Previously, researchers believed humans and other primates had visual systems in which each eye collected and kept information separate before it reached the brain's visual cortex, where complex processing then combined the two views into a 3D picture -- a process also known as full stereo vision. Additionally, the visual information could be fed directly into deep brain circuits for attention and emotional responses.

However, recent findings have changed this view and suggest that humans have both full stereo vision and the ability to quickly spot and respond to danger, like rats.

"The brain cells that we identified suggest that humans and other primates retain a visual pathway that traces back to the primitive systems of vertebrates like fish and frogs," Professor Paul Martin, leader of the study from the Sydney Medical School, explained in the release. "These connections may not have been lost during evolution of humans and other primates after all."

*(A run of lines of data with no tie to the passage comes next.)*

$ cat src/rtl/seq_det_prog.sv
// Programmable serial sequence detector: compares the last N accepted bits against a
// runtime-loadable pattern, pulses det on a match and keeps a saturating match count.
module seq_det_prog #(
    parameter int           N       = 3,
    parameter logic [N-1:0] PATTERN = 3'b001,
    parameter bit           OVERLAP = 1'b1,
    parameter int           CNT_W   = 8
) (
    input  logic             clk,
    input  logic             rst,
    input  logic             inp,
    input  logic             in_valid,
    input  logic             pat_load,
    input  logic [N-1:0]     pat_in,
    input  logic             cnt_clr,
    output logic             det,
    output logic [CNT_W-1:0] det_cnt,
    output logic [N-1:0]     pat_cur
);

    localparam int             FW   = $clog2(N + 1);
    localparam logic [FW-1:0]  FULL = FW'(N);
    localparam logic [CNT_W-1:0] CNT_MAX = {CNT_W{1'b1}};

    logic [N-1:0]     hist_q, hist_d;
    logic [FW-1:0]    fill_q, fill_d;
    logic [N-1:0]     pat_q, pat_d;
    logic             det_q, det_d;
    logic [CNT_W-1:0] cnt_q, cnt_d;

    logic [N-1:0]  hist_shift;
    logic [FW-1:0] fill_inc;
    logic          match;

    always_comb begin
        // NOTE: every output of this block gets a default first so no path leaves a
        // signal unassigned, which would otherwise infer a latch.
        hist_d = hist_q;
        fill_d = fill_q;
        pat_d  = pat_q;
        det_d  = 1'b0;
        cnt_d  = cnt_q;

        hist_shift = {hist_q[N-2:0], inp};
        fill_inc   = (fill_q == FULL) ? FULL : fill_q + FW'(1);
        // The fill gate keeps reset zeros in hist from ever counting as received bits.
        match      = !pat_load && in_valid && (fill_inc == FULL) && (hist_shift == pat_q);

        if (pat_load) begin
            pat_d  = pat_in;
            hist_d = '0;
            fill_d = '0;
        end else if (in_valid) begin
            det_d = match;
            if (match && !OVERLAP) begin
                hist_d = '0;
                fill_d = '0;
            end else begin
                hist_d = hist_shift;
                fill_d = fill_inc;
            end
        end

        // Clear wins over a same-edge match; the match still pulses det.
        if (cnt_clr) begin
            cnt_d = '0;
        end else if (match && cnt_q != CNT_MAX) begin
            cnt_d = cnt_q + CNT_W'(1);
        end
    end

    always_ff @(posedge clk) begin
        // NOTE: sequential state uses non-blocking assignments so every flop samples
        // the pre-edge values, independent of statement order.
        if (rst) begin
            hist_q <= '0;
            fill_q <= '0;
            pat_q  <= PATTERN;
            det_q  <= 1'b0;
            cnt_q  <= '0;
        end else begin
            hist_q <= hist_d;
            fill_q <= fill_d;
            pat_q  <= pat_d;
            det_q  <= det_d;
            cnt_q  <= cnt_d;
        end
    end

    assign det     = det_q;
    assign det_cnt = cnt_q;
    assign pat_cur = pat_q;

endmodule

$ cat config.mk
export PLATFORM = sky130hd
export DESIGN_NAME = seq_det_prog
export DESIGN_NICKNAME = d
export VERILOG_FILES = /design/src/rtl/seq_det_prog.sv
export SDC_FILE = /design/constraint.sdc
export NUM_CORES = 1
export LEC_CHECK = 0
export ABC_AREA = 1
export CAP_MARGIN = 20
export CORE_MARGIN = 2
export CORE_UTILIZATION = 26
export DETAILED_ROUTE_END_ITERATION = 16
export HOLD_SLACK_MARGIN = 0.02
export PLACE_DENSITY = 0.51
export SYNTH_ARGS = -nofsm -noshare
export SYNTH_HDL_FRONTEND = slang
export SYNTH_SLANG_ARGS = --single-unit
export TNS_END_PERCENT = 10
$ cat constraint.sdc
create_clock -name clk -period 1.1 [get_ports clk]
set_input_delay 0.165 -clock clk [delete_from_list [all_inputs] [get_ports clk]]
set_output_delay 0.165 -clock clk [all_outputs]
set_load 0.02 [all_outputs]
## Word level (Yosys, flattened, before mapping)

Index checks and enable logic that the tools add are counted.

- Reduce and logical (&&, ||, !) cells: 8
- Equality and inequality tests: 4
- Bitwise gates (word level): 1
- Multiplexer cells: 1
- Add/subtract/negate cells: 2

Operator list:

| kind | number |
|---|---|
| 8-bit by 1-bit adder with 8-bit output, second input constant | 1 |
| 8-bit != test, second input constant | 1 |
| 2-bit == test, second input constant | 2 |
| 1-bit logical AND | 4 |
| 2-bit OR reduction | 2 |
| 3-bit == test | 1 |
| 3-bit OR reduction | 1 |
| 2-bit by 1-bit adder with 2-bit output, second input constant | 1 |
| 2-bit two-way mux | 1 |
| 1-bit logical NOT | 1 |
| 1-bit inverter | 1 |

- Logic and storage cells: 21
- Bits of input ports: 9
- Output and inout port bits: 12
- Register bits: 16

## Logic depth before layout (Yosys ltp)

Gate-level depths: netlist of run 1.

- Depth in word-level cells: 6
- Depth in mapped cells: 8
- Depth with buffers taken out: 8

## Worst setup path before layout of run 1

No wires, ideal clock.

- Path type: reg-to-reg
- Start: reg cnt_q[0], in the netlist det_cnt[0]
- End: reg cnt_q[3], in the netlist det_cnt[3]
- Path slack: -0.250 ns
- Required time: 1.030 ns
- Buffers on the path: 0
- Arrival time: 1.280 ns
- Library setup time: 0.070 ns
- Stages on the path, launching flop included: 8
- Clock period less this slack: 1.350 ns
- Cells stage by stage: dfxtp_1 -> ha_1 -> nand3_1 -> clkinv_1 -> nand2_1 -> nand3_2 -> nand2_1 -> a21oi_1

- Word-level cells in the longest chain between the ends: 2
- Elaborated cells on any way between the ends: 3
- Those cells by class: add/sub (1); eq/ne (1); reduce/logical (1)

RTL lines:

| item | RTL line | text |
|---|---|---|
| from (decl) | 29 | `logic [CNT_W-1:0] cnt_q, cnt_d;` |
| from (signal assigned) | 86 | `cnt_q <= cnt_d;` |
| branches (longest 2 deep; another with 8-bit by 1-bit adder with 8-bit output) | - |  |

Parallel ways; which one is timed is not known.
A chain may end at the register's enable or synchronous reset.

## Final worst setup path of run 1

- Start: reg cnt_q[0], in the netlist det_cnt[0]
- End: reg cnt_q[0], in the netlist det_cnt[0]

Same word-level chain as after synthesis.

==> qor.yml, run 1 <==
worst_setup_path:
  path_depth: 8
  critPathLaunchType: "flip-flop"
  critical_path.max_fanout: 8
  required_ns: 1.31
  crit_path_end: "det_cnt[0]$_SDFFE_PP0P_"
  timing.rr.end: "det_cnt[0]$_SDFFE_PP0P_"
  cp_slowest_cell: "dfxtp_4"
  critPathArrivalTime_ns: 1.45
  timing.critical_path.cells: "ha_4 > nand3_4 > clkinv_4 > nand2_4 > inv_4 > nor2_8 > nand2_1 > a21oi_2"
  crit_start: "det_cnt[0]$_SDFFE_PP0P_"
  reg2regPathDepth: 8
  ff2ff_setup_slack_ns: -0.13
  cpPeakStageDelay_ns: 0.38
  path_buf_inv: 2
  rr_startpoint: "det_cnt[0]$_SDFFE_PP0P_"
  critPathKind: "flip-flop to flip-flop"
  crit_path_end_kind: "flip-flop"
  cp_top_family: "simple AND/OR/NAND/NOR gates"
clock_network:
  root_buffer: "clkbuf_4"
  cts_made_buffers: 3
  clock_path_buffers: 2
  clk_pin_slew_ns: 0.10
  clk_latency_ns: 0.28
  cts_tree: "yes"
  htreeDepth: 1
  clock-sinks: 16
finish:
  final_common_cell: "nand2_1"
  design_area_mm2: 0.00126
  syn_to_final_growth_pct: 59.1
  final_cell_mix: "nand2_1 (32), buf_4 (17), a21oi_1 (12), nor2_1 (9), inv_1 (9)"
  drive_above_1_share: 0.405
  nets: 164
  antenna_cells: 0
logic_synthesis:
  synth_top_cell_area_share: 0.403
  ys_ff_latch: 16
  synth_area_um2: 795
  synth_area_leaders: "dfxtp_1 (40%), nand2_1 (17%), a21oi_1 (8.2%), inv_1 (5.2%), o21ai_0 (4.4%)"
  synth-seq-area-share: 0.403
  synth_nets: 121
  synth.largest_area_cell: "dfxtp_1"
  synth.distinct_cells: 17
  ys_warn_count: 0
  syn_inst: 111
  avgSynthCellArea_um2: 7.16
grt:
  grt_pass1_wl_um: 3020
  grt_usage: 0.111
  antenna_found_initial: 0
  first_global_vias: 719
  grt_overflow_total: 0
  grt_max_degree: 10
floorplanning:
  die_y_um: 59.3
  top_level_ports: 21
  rows: 20
  dieArea_mm2: 0.00351
  initial_core_util: 0.267
  dieWidth_um: 59.3
  core_area_mm2: 0.00298
sta:
  rsz0062_at_grt: "true"
  setup_viol: 8
  fmax_mhz: 810
  relSlewSlack: 0.811
  timing.final.crit_share: 1.12
  hold_violations: 0
  layout_setup_ws_ns: -0.134
  clock_skew_ns: 0.00278
  worst_pin_slew_ns: 0.284
  slew_violations: 0
  period_minus_slack_ns: 1.23
outcome:
  violations: "setup timing"
  status: "finished with violations"
place:
  place.gp.congestion: 0.793
  place_area_mm2: 0.00125
  port_buffers: 20
  pre_cts_ws_ns: -0.417
  dp_hpwl_um: 1460
power:
  p_per_area_mw_per_mm2: 834
  ir_drop_v: 0.000302
  fin_total_pwr_mw: 1.05
  p_leak_nw: 0.562
flow_run:
  max_cap_viol_count: 0
route:
  via_per_inst: 4.39
  first_iter_violations: 27
  via_count: 816
  firstDrtPassIters: 4
  drc: 0
  wire_per_inst_um: 10.1
  antenna_left: 0
  wirelength_um: 1870
worst_hold_path:
  hp-class: "primary input to flip-flop"
  worstHoldPathCells: 3
[metrics by stage]
step,TNS (ns),utilization,cells,hold WS (ns)
after global placement,-3.85,0.419,180,0.479
after global routing,-1.54,0.424,186,0.514
after CTS,-0.991,0.424,184,0.464
final,-0.907,0.424,186,0.474
after floorplan,-0.243,-,111,0.237
after detailed placement,-4.18,0.419,180,0.489
[timing repair]
item                                    4_1_cts  5_1_grt
endpoints found under the setup margin       20       13
buffers inserted                              0        2
pin swaps                                     2        2
hold buffers                                  0        0
resized for setup                            34        8
[report_power, final]
| group | total (mW) | internal, mW | switching, mW |
|---|---|---|---|
| Sequential | 0.595 | 0.585 | 0.00968 |
| Combinational | 0.146 | 0.0756 | 0.0700 |
| Clock | 0.314 | 0.131 | 0.183 |
[logic make-up (layout without fill, tap and decap cells)]
kind of cell | Yosys count | in the layout | synth area share
XOR/XNOR | 5 | 5 | 0.0551
buffers and inverters | 15 | 57 | 0.0709
AO/OA/AOI/OAI | 20 | 20 | 0.126
AND/OR/NAND/NOR | 54 | 54 | 0.329
adder cells (fa/ha/maj) | 1 | 1 | 0.0157
flip-flops | 16 | 16 | 0.403
[cell usage after synthesis]
| cell type | number |
|---|---|
| a21oi_1 | 13 |
| clkinv_1 | 1 |
| dfxtp_1 | 16 |
| ha_1 | 1 |
| inv_1 | 11 |
| inv_2 | 3 |
| nand2_1 | 35 |
| nand2_4 | 1 |
| nand3_1 | 3 |
| nand3_2 | 2 |
| nand3b_1 | 1 |
| nor2_1 | 9 |
| nor2_4 | 2 |
| nor2_8 | 1 |
| o21ai_0 | 7 |
| xnor2_1 | 2 |
| xor2_1 | 3 |
[state kept, by name, summed over array words and instances, names as in the netlist]
register / count
det: 1
pat_cur: 3
hist_q: 2
fill_q: 2
det_cnt: 8
[layer usage]
layer	vias to the layer above	GRT usage	part of all wire
li1	435	-	-
met1	369	0.152	0.49
met2	10	0.181	0.48
met3	2	0.0131	0.020
met4	0	0.0390	0.012
met5	-	0	0
[worst register-to-register path, delay by kind of cell (launching register included)]
family | cells | cell delay, ns
AOI/OAI and AO/OA | 1 | 0.12
adders and majority gates | 1 | 0.17
and+or+nand+nor | 4 | 0.40
DFF | 1 | 0.38
buffers and inverters | 2 | 0.10
[worst min path at each step]
stage,from,end
after detailed placement,pat_cur[2]$_SDFFE_PP0P_,pat_cur[2]$_SDFFE_PP0P_
after global routing,pat_in[1],pat_cur[1]$_SDFFE_PP0P_
after floorplan,rst,det$_SDFF_PP0_
after CTS,pat_in[0],pat_cur[0]$_SDFFE_PP1P_
after global placement,pat_cur[2]$_SDFFE_PP0P_,pat_cur[2]$_SDFFE_PP0P_
final,pat_in[0],pat_cur[0]$_SDFFE_PP1P_
[layout make-up]
cell class,instances,area [µm²]
Clock buffer,3,22.5
Clock inverter,1,3.75
Fill cell,313,1710
Inverter,15,63.8
Multi-Input combinational cell,80,467
Sequential cell,16,348
Tap cell,33,41.3
Timing Repair Buffer,38,318
Power figures use the tool's default switching activity.
==> inputs of run 2 (changes only) <==
CORE_MARGIN = unset   (was 2)
PLACE_DENSITY = 0.49   (was 0.51)
clock period = 1.3 ns   (was 1.1 ns; I/O delays follow)
==> run 2 against run 1 <==
  * The flow finishes with violations (DRC)
  * Power down 11%
  * Sequential share of layout area up 0.57 points
  * Setup slack better by 0.17 ns
  * Via count down 4.0%
  * Sequential cell count unchanged
  * Sequential power down 15%
  * Routed wire length down 14%
==> qor.yml, run 2 (synthesis results as in run 1) <==
floorplanning:
  dieArea_mm2: 0.00328
  rows: 19
  dieWidth_um: 57.3
  initial_core_util: 0.281
  die_y_um: 57.3
  top_level_ports: 21
  core_area_mm2: 0.00283
worst_setup_path:
  cpPeakStageDelay_ns: 0.34
  reg2regPathDepth: 8
  required_ns: 1.51
  cp_top_family: "simple AND/OR/NAND/NOR gates"
  cp_slowest_cell: "dfxtp_2"
  critPathArrivalTime_ns: 1.47
  critPathKind: "flip-flop to flip-flop"
  crit_path_end_kind: "flip-flop"
  path_buf_inv: 2
  rr_startpoint: "det_cnt[0]$_SDFFE_PP0P_"
  critPathLaunchType: "flip-flop"
  critical_path.max_fanout: 8
  timing.critical_path.cells: "ha_2 > nand3_2 > clkinv_1 > nand2_2 > inv_2 > nor2_8 > nand2_1 > a21oi_1"
  timing.rr.end: "det_cnt[7]$_SDFFE_PP0P_"
  ff2ff_setup_slack_ns: 0.04
worst_hold_path:
  worstHoldPathCells: 2
  min_to: "pat_cur[1]$_SDFFE_PP0P_"
  hp-start: "pat_cur[1]$_SDFFE_PP0P_"
  hp-class: "flip-flop to flip-flop"
sta:
  relSlewSlack: 0.812
  slew_violations: 0
  worst_pin_slew_ns: 0.281
  rsz0062_at_grt: "true"
  fin_setup_tns_ns: 0
  fmax_mhz: 793
  clock_skew_ns: 0.00851
  hold_slack_ns: 0.487
  hold_violations: 0
  timing.final.crit_share: 0.971
  setup_viol: 0
  period_minus_slack_ns: 1.26
  layout_setup_ws_ns: 0.0382
grt:
  grt_max_degree: 10
  antenna_found_initial: 0
  grt_overflow_total: 0
  first_global_vias: 713
  grt_usage: 0.111
  grt_pass1_wl_um: 2850
route:
  wirelength_um: 1610
  via_count: 783
  first_iter_violations: 27
  antenna_left: 0
  via_per_inst: 4.47
  drc: 4
  wire_per_inst_um: 9.22
  firstDrtPassIters: 10
place:
  place_inst: 171
  port_buffers: 20
  place.gp.congestion: 0.710
  pre_cts_ws_ns: -0.179
  dp_hpwl_um: 1280
finish:
  largest_reg_flops: 8
  final_cell_mix: "nand2_1 (34), dfxtp_1 (13), inv_1 (11), a21oi_1 (11), dlygate4sd2_1 (10)"
  nets: 155
  syn_to_final_growth_pct: 45.2
  multi_input_area_um2: 443
  seq_area_um2: 324
  antenna_cells: 0
  fillers: 299
  final_common_cell: "nand2_1"
  drive_above_1_share: 0.208
  fin_cells: 175
outcome:
  violations: "DRC"
  status: "finished with violations"
power:
  clockPowerShare: 0.345
  p_per_area_mw_per_mm2: 811
  fin_total_pwr_mw: 0.935
  p_int_mw: 0.720
  net-switching-power_mw: 0.215
  p_comb_frac: 0.111
  pwr-share-seq: 0.544
  ir_drop_v: 0.000397
  sw_frac_of_total: 0.230
  p_leak_nw: 0.527
clock_network:
  clk_pin_slew_ns: 0.10
  root_buffer: "clkbuf_4"
  clock-sinks: 16
  htreeDepth: 1
  ctsHoldBuffers: 0
  clock_path_buffers: 2
  clk_latency_ns: 0.28
  cts_made_buffers: 3
  cts_tree: "yes"
flow_run:
  max_cap_viol_count: 0
## run 2: changes by cell type in the layout (fill, tap and decap cells not counted), sizes merged
cell / change
buf: -14
clkbuf: -1
clkdlybuf4s15: -3
clkinv: -1
dlygate4sd2: +10
## run 2: layout make-up
class / count / area share
Inverter: 15 / 0.0488
Clock buffer: 4 / 0.0315
Multi-Input combinational cell: 80 / 0.384
Tap cell: 31 / 0.0336
Sequential cell: 16 / 0.281
Timing Repair Buffer: 29 / 0.221
## run 2: layer usage
| layer | global-route usage | wire (µm) | vias to the layer above |
|---|---|---|---|
| met2 | 0.187 | 766 | 19 |
| met1 | 0.132 | 743 | 345 |
| met4 | 0.0627 | 10 | 0 |
| li1 | - | - | 417 |
| met5 | 0 | 0 | - |
| met3 | 0.0227 | 92 | 2 |
## run 2: how the worst max path moves through the flow
stage | startpoint | to | slack, ns | depth (start not counted)
after floorplan | det_cnt[0]$_SDFFE_PP0P_ | det_cnt[0]$_SDFFE_PP0P_ | 0.008 | 8
after global placement | inp | det_cnt[6]$_SDFFE_PP0P_ | -0.18 | 9
after detailed placement | inp | det_cnt[0]$_SDFFE_PP0P_ | -0.18 | 9
after CTS | det_cnt[0]$_SDFFE_PP0P_ | det_cnt[6]$_SDFFE_PP0P_ | -0.01 | 7
after global routing | det_cnt[0]$_SDFFE_PP0P_ | det_cnt[1]$_SDFFE_PP0P_ | -0.05 | 8
final | det_cnt[0]$_SDFFE_PP0P_ | det_cnt[7]$_SDFFE_PP0P_ | 0.04 | 8
## run 2: power groups by stage
stage | combinational, mW | clock (mW) | sequential, mW
floorplan | 0.0424 | 0 | 0.527
global placement | 0.106 | 0 | 0.520
detailed placement | 0.107 | 0 | 0.520
CTS | 0.103 | 0.341 | 0.509
global route | 0.115 | 0.361 | 0.511
finish | 0.104 | 0.323 | 0.508
## run 2: worst reg2reg max path, delay by kind of cell, from the launching register on
| kind | cells | cell delay, ns |
|---|---|---|
| adder cells (fa/ha/maj) | 1 | 0.20 |
| flip-flops | 1 | 0.34 |
| buffers and inverters | 2 | 0.14 |
| AO/OA/AOI/OAI | 1 | 0.12 |
| AND/OR/NAND/NOR | 4 | 0.39 |
## run 2: repair_timing
item,CTS,global route
setup buffers,0,0
gates cloned,0,0
endpoints found under the setup margin,20,11
pin swaps,1,1
gates resized for setup,12,9
## run 2: metrics by stage
stage | utilization | instance area [µm²]
floorplan | - | 797
global placement | 0.390 | 1100
detailed placement | 0.390 | 1100
CTS | 0.398 | 1120
global route | 0.408 | 1150
finish | 0.408 | 1150
==> inputs of run 3 (changes only) <==
PLACE_DENSITY = 0.55   (was 0.49)
==> run 3 against run 2 <==
  * The flow still finishes with violations (DRC)
  * Count of clock-buffer cells in the layout is the same
  * Sequential cell count unchanged
  * Register-to-register slack hardly changed
  * Clock skew decreased by 0.0021 ns
  * Sequential share of layout area is 0.29 points higher
  * Highest routed layer is now met3
  * Design area up 0.11%
  * Largest power group unchanged
  * Worst hold slack got worse by 0.0059 ns
==> qor.yml, run 3 (synthesis results as in run 1) <==
grt:
  grt_pass1_wl_um: 3030
  first_global_vias: 745
  antenna_found_initial: 0
  grt_overflow_total: 0
  grt_max_degree: 10
  grt_usage: 0.119
sta:
  fmax_mhz: 798
  slew_violations: 0
  fin_setup_tns_ns: 0
  relSlewSlack: 0.803
  timing.final.crit_share: 0.964
  hold_violations: 0
  setup_viol: 0
  hold_slack_ns: 0.481
  period_minus_slack_ns: 1.25
  rsz0062_at_grt: "true"
  worst_pin_slew_ns: 0.295
  clock_skew_ns: 0.00638
finish:
  final_cell_mix: "nand2_1 (34), inv_1 (11), a21oi_1 (11), dfxtp_1 (10), buf_4 (10)"
  antenna_cells: 0
  final_common_cell: "nand2_1"
  fin_cells: 176
  largest_reg_flops: 8
  nets: 156
  syn_to_final_growth_pct: 45.4
  drive_above_1_share: 0.262
place:
  place.gp.congestion: 0.763
  place_inst: 172
  port_buffers: 20
  dp_hpwl_um: 1280
clock_network:
  cts_tree: "yes"
  root_buffer: "clkbuf_4"
  clock-sinks: 16
  htreeDepth: 1
  cts_setup_buffers: 0
  clk_latency_ns: 0.29
  cts_made_buffers: 3
  clk_pin_slew_ns: 0.10
  clock_path_buffers: 2
  ctsHoldBuffers: 0
power:
  ir_drop_v: 0.000581
  p_leak_nw: 0.518
  fin_total_pwr_mw: 0.951
  p_per_area_mw_per_mm2: 824
floorplanning:
  initial_core_util: 0.281
  top_level_ports: 21
  rows: 19
  die_y_um: 57.3
  dieWidth_um: 57.3
  dieArea_mm2: 0.00328
  core_area_mm2: 0.00283
route:
  drc: 2
  first_iter_violations: 17
  via_count: 779
  via_per_inst: 4.43
  wire_per_inst_um: 9.84
  firstDrtPassIters: 10
  wirelength_um: 1730
  antenna_left: 0
worst_setup_path:
  critical_path.max_fanout: 8
  critPathLaunchType: "flip-flop"
  crit_start: "det_cnt[0]$_SDFFE_PP0P_"
  rr_startpoint: "det_cnt[0]$_SDFFE_PP0P_"
  crit_path_end_kind: "flip-flop"
  critPathArrivalTime_ns: 1.44
  required_ns: 1.48
  critPathKind: "flip-flop to flip-flop"
worst_hold_path:
  hp-class: "flip-flop to flip-flop"
  hp-start: "hist_q[0]$_SDFFE_PP0P_"
flow_run:
  max_cap_viol_count: 0
outcome:
  violations: "DRC"
  status: "finished with violations"
-- run 3: changes by cell type in the layout (fill, tap and decap cells not counted) --
cell	before	now
nand3_2	2	3
nor2_1	9	8
dfxtp_1	13	10
clkdlybuf4s15_2	0	1
nand3_4	1	0
buf_4	9	10
dfxtp_2	3	6
nor2_2	0	1
dlygate4sd2_1	10	7
clkbuf_2	0	2
-- run 3: area by class of cell --
cell class / count / area (µm²)
clock buffer: 4 / 36.3
fill: 303 / 1670
inverter: 15 / 56.3
multi-input combinational: 80 / 438
sequential: 16 / 328
tap: 31 / 38.8
timing repair buffer: 30 / 258
-- run 3: per-layer routing --
metal	part of all wire	up-vias	GRT usage
met1	0.45	336	0.139
met3	0.060	0	0.0385
met5	0	-	0
met2	0.48	25	0.203
met4	0	0	0.0418
li1	-	418	-
-- run 3: path summary, 6_finish.rpt --
kind,to,slack (ns),cells past startpoint
max,det_cnt[5]$_SDFFE_PP0P_,0.05,7
min,hist_q[1]$_SDFFE_PP0P_,0.48,2
max reg2reg,det_cnt[5]$_SDFFE_PP0P_,0.05,7
min reg2reg,hist_q[1]$_SDFFE_PP0P_,0.48,2
-- run 3: critical path, cell delays in order (launching register included) --
cell and delay (ns):
dfxtp_2 0.34, ha_2 0.19, nand3_2 0.09, clkinv_1 0.07, nand2_2 0.08, nand3_2 0.18, nand2_1 0.14, a21oi_2 0.06
-- run 3: metrics by stage --
stage                      util  setup WS [ns]  cell area, µm²
after floorplan               -        0.00789             797
after global placement    0.393         -0.184            1110
after detailed placement  0.393         -0.174            1110
after CTS                 0.401      0.0000385            1130
after global routing      0.408        -0.0495            1150
final                     0.408         0.0464            1150
-- run 3: what timing repair did --
item,in CTS,in global routing
pin swaps,0,3
resized for setup,14,16
setup endpoints to repair,12,14
cloned,0,0
-- run 3: power breakdown --
| part | internal [mW] | total [mW] | switching [mW] |
|---|---|---|---|
| registers | 0.502 | 0.509 | 0.00787 |
| logic | 0.0509 | 0.104 | 0.0535 |
| clock network | 0.171 | 0.337 | 0.167 |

Essentially, visual messages from both eyes in primates and rodents enter the brain through a small structure called the lateral geniculate nucleus or LGN, which is made of slivers of nerve cells, the release explained. While LGN cells in rodents may fire in response to messages from either one or both eyes, researchers previously thought LGN cells in primates only responded to inputs from a single eye. However, the recent study revealed a subset of "two-eye" cells squeezed in between the main LGN layers, which reportedly respond to inputs from both eyes and resembles "rat vision."

"At first we thought we'd made a mistake, but we repeated the experiment, and we were right -- the cells responded to inputs from either eye," Natalie Zeater, lead author and Ph.D. student, added.

Further research is required to determine exactly how primates use the two-eye cells to process emotion and fear responses like rats.

"There is no doubt that processing of complex visual information in the cerebral cortex is what enables uniquely human behaviors," Martin concluded. "But these two-eye cells suggest that other types of visual information are just as important -- they allow the human species to survive to engage in the complex behaviors."

Their study was recently published in the journal Current Biology.